TASK BRIEF>
Word for word, transcribe the material below from its first line to the line with "create_clock -name Clk", both included.
──────── DATASET EXCERPTS
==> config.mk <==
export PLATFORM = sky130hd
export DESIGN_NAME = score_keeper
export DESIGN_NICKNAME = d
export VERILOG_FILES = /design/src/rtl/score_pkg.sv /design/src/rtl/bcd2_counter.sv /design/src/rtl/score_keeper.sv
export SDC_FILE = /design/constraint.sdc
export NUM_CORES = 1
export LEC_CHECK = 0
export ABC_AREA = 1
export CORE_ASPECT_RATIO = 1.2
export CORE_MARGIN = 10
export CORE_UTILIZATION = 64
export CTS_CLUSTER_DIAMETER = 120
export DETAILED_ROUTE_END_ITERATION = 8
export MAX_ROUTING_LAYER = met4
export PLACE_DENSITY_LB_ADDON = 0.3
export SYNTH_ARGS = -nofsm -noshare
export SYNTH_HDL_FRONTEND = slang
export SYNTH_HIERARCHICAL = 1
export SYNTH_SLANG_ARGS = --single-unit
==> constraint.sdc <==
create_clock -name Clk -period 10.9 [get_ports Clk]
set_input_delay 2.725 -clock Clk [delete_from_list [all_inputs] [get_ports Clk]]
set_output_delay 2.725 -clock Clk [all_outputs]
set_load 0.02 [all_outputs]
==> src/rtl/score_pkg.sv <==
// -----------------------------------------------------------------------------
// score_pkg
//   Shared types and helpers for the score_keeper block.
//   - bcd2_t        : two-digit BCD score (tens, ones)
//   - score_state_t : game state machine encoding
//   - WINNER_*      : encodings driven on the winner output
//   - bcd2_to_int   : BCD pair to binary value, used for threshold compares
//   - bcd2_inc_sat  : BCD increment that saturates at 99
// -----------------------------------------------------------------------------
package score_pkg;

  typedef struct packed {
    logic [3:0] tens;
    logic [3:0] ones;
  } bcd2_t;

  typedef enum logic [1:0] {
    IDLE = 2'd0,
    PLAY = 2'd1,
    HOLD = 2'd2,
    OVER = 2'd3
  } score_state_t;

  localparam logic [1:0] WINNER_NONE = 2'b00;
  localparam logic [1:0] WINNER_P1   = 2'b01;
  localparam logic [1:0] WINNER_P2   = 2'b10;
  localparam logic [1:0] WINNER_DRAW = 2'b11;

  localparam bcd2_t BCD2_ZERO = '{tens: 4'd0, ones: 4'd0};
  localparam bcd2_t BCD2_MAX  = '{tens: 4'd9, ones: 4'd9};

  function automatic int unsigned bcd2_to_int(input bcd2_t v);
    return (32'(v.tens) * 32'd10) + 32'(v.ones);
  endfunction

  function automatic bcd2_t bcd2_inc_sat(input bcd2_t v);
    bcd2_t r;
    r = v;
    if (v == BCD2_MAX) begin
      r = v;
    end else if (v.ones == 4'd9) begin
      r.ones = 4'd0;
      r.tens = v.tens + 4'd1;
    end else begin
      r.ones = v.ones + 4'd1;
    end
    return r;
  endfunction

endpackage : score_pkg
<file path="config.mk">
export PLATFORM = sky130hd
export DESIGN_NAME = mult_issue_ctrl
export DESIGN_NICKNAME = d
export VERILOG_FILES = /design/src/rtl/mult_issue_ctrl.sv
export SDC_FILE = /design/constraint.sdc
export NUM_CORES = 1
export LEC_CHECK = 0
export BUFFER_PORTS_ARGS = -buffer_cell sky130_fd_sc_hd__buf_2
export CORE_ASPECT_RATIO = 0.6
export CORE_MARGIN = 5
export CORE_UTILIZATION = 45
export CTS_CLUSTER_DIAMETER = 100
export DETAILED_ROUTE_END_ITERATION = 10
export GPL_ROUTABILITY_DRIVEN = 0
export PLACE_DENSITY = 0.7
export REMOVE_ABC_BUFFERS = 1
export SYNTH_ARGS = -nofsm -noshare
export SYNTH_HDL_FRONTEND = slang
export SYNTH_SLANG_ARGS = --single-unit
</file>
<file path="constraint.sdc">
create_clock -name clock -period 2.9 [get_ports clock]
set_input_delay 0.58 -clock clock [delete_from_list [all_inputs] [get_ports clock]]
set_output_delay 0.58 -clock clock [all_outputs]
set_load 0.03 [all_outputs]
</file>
────────────────
TASK SOLUTION>
==> config.mk <==
export PLATFORM = sky130hd
export DESIGN_NAME = score_keeper
export DESIGN_NICKNAME = d
export VERILOG_FILES = /design/src/rtl/score_pkg.sv /design/src/rtl/bcd2_counter.sv /design/src/rtl/score_keeper.sv
export SDC_FILE = /design/constraint.sdc
export NUM_CORES = 1
export LEC_CHECK = 0
export ABC_AREA = 1
export CORE_ASPECT_RATIO = 1.2
export CORE_MARGIN = 10
export CORE_UTILIZATION = 64
export CTS_CLUSTER_DIAMETER = 120
export DETAILED_ROUTE_END_ITERATION = 8
export MAX_ROUTING_LAYER = met4
export PLACE_DENSITY_LB_ADDON = 0.3
export SYNTH_ARGS = -nofsm -noshare
export SYNTH_HDL_FRONTEND = slang
export SYNTH_HIERARCHICAL = 1
export SYNTH_SLANG_ARGS = --single-unit
==> constraint.sdc <==
create_clock -name Clk -period 10.9 [get_ports Clk]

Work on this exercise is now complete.